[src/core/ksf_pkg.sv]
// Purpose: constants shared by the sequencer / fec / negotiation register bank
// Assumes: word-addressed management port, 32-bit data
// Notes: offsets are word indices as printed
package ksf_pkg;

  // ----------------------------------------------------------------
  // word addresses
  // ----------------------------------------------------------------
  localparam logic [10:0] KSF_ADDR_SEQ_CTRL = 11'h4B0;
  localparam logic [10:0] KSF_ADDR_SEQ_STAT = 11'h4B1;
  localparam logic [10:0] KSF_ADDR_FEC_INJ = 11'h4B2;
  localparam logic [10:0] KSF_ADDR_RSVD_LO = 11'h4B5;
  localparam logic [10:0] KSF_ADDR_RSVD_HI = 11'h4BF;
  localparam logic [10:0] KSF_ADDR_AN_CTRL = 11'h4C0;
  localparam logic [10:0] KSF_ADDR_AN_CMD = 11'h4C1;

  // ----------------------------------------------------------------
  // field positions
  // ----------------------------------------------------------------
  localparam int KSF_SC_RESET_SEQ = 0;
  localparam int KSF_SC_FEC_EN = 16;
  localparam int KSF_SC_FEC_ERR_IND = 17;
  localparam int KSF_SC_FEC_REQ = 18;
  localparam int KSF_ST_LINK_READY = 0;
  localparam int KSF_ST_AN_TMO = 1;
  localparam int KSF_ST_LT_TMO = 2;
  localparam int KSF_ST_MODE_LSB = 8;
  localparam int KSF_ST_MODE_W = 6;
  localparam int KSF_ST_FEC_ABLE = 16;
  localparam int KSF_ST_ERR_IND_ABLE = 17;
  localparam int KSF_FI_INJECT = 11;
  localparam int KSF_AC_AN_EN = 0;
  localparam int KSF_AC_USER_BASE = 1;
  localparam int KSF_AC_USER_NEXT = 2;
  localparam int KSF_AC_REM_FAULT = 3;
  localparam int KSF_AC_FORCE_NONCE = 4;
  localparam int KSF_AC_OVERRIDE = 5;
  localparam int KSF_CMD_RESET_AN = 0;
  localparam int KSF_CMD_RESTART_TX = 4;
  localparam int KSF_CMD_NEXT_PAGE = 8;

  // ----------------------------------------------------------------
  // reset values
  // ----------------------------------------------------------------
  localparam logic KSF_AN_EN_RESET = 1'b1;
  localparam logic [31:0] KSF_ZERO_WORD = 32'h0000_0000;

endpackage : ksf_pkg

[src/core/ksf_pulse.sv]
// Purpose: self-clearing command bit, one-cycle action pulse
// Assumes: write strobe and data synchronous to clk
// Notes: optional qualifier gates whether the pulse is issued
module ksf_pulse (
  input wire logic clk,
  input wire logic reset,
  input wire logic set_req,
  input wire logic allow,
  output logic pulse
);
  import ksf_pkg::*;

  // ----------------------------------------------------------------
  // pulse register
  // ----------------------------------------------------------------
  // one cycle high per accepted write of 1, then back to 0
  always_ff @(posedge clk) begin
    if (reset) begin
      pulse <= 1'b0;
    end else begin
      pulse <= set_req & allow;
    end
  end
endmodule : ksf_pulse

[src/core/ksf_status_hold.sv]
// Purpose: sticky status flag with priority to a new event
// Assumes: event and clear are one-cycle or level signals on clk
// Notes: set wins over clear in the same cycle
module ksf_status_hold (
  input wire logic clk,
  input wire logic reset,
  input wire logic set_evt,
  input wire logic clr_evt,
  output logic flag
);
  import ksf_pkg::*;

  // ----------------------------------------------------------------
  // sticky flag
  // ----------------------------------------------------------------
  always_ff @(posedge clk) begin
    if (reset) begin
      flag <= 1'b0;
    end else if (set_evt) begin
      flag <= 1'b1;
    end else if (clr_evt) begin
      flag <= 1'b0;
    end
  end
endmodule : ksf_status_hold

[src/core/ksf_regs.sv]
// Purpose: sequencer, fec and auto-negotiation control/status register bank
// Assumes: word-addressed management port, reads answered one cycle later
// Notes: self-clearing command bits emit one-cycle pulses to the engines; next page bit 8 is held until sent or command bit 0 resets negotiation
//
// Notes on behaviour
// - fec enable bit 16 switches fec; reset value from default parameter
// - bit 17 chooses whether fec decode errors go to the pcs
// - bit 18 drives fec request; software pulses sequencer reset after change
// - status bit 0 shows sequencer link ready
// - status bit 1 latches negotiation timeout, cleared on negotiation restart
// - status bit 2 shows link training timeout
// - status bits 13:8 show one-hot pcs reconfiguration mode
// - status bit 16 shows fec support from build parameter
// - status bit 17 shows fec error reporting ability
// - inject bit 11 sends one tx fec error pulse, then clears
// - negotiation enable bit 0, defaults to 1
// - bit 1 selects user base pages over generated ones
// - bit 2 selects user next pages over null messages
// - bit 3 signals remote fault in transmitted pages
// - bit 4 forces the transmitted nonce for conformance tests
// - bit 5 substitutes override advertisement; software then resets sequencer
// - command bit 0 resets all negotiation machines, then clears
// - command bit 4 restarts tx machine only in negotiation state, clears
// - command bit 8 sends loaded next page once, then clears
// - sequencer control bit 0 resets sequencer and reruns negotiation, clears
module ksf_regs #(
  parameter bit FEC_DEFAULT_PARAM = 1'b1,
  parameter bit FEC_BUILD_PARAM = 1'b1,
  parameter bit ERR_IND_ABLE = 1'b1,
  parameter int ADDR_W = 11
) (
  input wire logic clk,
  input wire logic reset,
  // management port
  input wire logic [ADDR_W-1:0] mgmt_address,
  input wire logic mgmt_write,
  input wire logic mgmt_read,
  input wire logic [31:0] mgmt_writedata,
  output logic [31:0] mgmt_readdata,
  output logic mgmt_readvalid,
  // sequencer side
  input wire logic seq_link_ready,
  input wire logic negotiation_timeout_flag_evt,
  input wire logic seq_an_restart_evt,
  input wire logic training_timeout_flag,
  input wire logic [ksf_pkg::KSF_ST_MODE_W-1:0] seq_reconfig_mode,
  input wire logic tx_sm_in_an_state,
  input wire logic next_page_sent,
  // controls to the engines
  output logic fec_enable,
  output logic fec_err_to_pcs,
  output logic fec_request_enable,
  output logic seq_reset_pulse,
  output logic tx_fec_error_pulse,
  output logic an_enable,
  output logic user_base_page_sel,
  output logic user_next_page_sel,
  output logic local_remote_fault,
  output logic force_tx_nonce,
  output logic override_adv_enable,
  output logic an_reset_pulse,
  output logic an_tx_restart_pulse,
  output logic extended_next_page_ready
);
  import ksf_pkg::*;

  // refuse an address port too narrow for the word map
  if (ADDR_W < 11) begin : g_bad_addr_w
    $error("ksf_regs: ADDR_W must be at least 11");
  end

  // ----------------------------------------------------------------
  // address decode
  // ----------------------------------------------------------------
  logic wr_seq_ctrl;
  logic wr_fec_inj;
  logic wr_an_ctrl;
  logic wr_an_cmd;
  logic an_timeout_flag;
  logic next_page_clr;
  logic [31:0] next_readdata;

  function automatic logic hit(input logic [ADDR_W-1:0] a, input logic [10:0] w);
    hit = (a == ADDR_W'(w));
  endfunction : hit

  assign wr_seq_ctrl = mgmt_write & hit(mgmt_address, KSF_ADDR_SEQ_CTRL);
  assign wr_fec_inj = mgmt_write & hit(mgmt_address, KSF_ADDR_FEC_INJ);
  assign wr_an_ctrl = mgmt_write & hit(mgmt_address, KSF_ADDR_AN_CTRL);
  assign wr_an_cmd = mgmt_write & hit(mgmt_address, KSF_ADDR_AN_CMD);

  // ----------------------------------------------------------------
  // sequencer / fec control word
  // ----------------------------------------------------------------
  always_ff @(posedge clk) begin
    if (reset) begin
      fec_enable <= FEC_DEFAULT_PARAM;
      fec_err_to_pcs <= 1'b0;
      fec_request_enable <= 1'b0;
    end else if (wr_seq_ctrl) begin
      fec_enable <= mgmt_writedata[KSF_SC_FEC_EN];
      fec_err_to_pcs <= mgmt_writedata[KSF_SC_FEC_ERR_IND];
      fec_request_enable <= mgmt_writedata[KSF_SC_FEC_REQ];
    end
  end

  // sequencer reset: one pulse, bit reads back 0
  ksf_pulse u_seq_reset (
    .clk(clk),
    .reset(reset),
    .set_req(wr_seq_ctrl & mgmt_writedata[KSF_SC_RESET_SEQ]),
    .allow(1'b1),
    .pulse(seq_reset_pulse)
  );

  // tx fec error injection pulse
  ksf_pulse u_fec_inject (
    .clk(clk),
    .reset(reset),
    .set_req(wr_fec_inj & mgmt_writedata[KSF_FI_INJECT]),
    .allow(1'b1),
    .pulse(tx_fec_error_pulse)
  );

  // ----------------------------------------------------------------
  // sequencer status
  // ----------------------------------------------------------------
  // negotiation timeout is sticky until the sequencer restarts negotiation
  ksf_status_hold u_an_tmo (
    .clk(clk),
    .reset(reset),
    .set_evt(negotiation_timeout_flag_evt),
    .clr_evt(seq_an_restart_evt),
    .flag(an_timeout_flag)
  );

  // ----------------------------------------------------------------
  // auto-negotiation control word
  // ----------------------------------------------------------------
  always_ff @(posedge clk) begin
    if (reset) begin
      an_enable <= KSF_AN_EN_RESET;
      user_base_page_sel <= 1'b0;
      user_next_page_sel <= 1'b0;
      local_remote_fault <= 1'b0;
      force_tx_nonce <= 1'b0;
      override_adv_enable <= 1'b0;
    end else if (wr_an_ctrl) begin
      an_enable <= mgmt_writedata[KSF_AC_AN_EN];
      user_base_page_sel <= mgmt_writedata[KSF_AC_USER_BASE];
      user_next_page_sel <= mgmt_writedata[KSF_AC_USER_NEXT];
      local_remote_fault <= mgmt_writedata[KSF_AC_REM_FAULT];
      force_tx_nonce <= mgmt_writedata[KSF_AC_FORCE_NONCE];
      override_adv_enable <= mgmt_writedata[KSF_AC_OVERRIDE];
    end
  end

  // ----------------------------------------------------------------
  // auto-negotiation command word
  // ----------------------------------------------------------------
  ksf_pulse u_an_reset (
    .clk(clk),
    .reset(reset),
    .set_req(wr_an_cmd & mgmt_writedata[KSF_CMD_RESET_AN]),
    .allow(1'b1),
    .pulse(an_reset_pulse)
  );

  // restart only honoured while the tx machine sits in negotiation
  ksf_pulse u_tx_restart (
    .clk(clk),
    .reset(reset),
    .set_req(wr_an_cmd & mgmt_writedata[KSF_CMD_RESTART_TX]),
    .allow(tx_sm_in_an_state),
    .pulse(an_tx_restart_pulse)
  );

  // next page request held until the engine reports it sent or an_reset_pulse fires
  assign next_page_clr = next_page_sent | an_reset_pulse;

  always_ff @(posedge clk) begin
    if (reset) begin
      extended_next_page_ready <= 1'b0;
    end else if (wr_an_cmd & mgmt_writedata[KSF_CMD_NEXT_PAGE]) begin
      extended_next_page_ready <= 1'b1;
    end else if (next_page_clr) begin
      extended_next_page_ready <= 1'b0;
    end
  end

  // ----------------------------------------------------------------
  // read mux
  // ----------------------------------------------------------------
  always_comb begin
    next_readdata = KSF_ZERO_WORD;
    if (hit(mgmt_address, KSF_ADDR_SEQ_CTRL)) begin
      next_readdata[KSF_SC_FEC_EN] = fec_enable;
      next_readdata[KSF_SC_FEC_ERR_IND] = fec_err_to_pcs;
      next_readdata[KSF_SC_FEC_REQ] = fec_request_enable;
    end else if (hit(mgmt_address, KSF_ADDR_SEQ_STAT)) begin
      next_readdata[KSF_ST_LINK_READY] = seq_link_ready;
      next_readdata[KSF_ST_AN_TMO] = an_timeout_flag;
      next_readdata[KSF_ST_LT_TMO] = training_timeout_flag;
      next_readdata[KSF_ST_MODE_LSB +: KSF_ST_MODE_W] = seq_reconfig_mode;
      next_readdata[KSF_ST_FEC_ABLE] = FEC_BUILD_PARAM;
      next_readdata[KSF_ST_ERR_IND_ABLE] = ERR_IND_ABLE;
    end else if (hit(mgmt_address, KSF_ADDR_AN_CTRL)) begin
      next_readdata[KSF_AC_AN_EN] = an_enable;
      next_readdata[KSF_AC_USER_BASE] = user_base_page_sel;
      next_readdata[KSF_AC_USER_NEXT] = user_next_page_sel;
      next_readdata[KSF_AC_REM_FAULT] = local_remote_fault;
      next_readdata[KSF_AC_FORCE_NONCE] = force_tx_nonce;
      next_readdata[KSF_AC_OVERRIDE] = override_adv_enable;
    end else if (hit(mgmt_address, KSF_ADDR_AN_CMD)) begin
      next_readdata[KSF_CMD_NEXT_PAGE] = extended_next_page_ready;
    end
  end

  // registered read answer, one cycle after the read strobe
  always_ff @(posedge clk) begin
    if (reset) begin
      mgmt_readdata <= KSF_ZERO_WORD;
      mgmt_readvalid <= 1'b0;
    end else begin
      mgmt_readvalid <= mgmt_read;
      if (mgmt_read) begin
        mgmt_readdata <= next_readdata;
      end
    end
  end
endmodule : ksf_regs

*****

#### Task:
Both the first line of the records above and the line containing "one-cycle action pulse" are to be transcribed exactly, together with every line between them, and nothing else.

#### Solution to this task:
[src/core/ksf_pkg.sv]
// Purpose: constants shared by the sequencer / fec / negotiation register bank
// Assumes: word-addressed management port, 32-bit data
// Notes: offsets are word indices as printed
package ksf_pkg;

  // ----------------------------------------------------------------
  // word addresses
  // ----------------------------------------------------------------
  localparam logic [10:0] KSF_ADDR_SEQ_CTRL = 11'h4B0;
  localparam logic [10:0] KSF_ADDR_SEQ_STAT = 11'h4B1;
  localparam logic [10:0] KSF_ADDR_FEC_INJ = 11'h4B2;
  localparam logic [10:0] KSF_ADDR_RSVD_LO = 11'h4B5;
  localparam logic [10:0] KSF_ADDR_RSVD_HI = 11'h4BF;
  localparam logic [10:0] KSF_ADDR_AN_CTRL = 11'h4C0;
  localparam logic [10:0] KSF_ADDR_AN_CMD = 11'h4C1;

  // ----------------------------------------------------------------
  // field positions
  // ----------------------------------------------------------------
  localparam int KSF_SC_RESET_SEQ = 0;
  localparam int KSF_SC_FEC_EN = 16;
  localparam int KSF_SC_FEC_ERR_IND = 17;
  localparam int KSF_SC_FEC_REQ = 18;
  localparam int KSF_ST_LINK_READY = 0;
  localparam int KSF_ST_AN_TMO = 1;
  localparam int KSF_ST_LT_TMO = 2;
  localparam int KSF_ST_MODE_LSB = 8;
  localparam int KSF_ST_MODE_W = 6;
  localparam int KSF_ST_FEC_ABLE = 16;
  localparam int KSF_ST_ERR_IND_ABLE = 17;
  localparam int KSF_FI_INJECT = 11;
  localparam int KSF_AC_AN_EN = 0;
  localparam int KSF_AC_USER_BASE = 1;
  localparam int KSF_AC_USER_NEXT = 2;
  localparam int KSF_AC_REM_FAULT = 3;
  localparam int KSF_AC_FORCE_NONCE = 4;
  localparam int KSF_AC_OVERRIDE = 5;
  localparam int KSF_CMD_RESET_AN = 0;
  localparam int KSF_CMD_RESTART_TX = 4;
  localparam int KSF_CMD_NEXT_PAGE = 8;

  // ----------------------------------------------------------------
  // reset values
  // ----------------------------------------------------------------
  localparam logic KSF_AN_EN_RESET = 1'b1;
  localparam logic [31:0] KSF_ZERO_WORD = 32'h0000_0000;

endpackage : ksf_pkg

[src/core/ksf_pulse.sv]
// Purpose: self-clearing command bit, one-cycle action pulse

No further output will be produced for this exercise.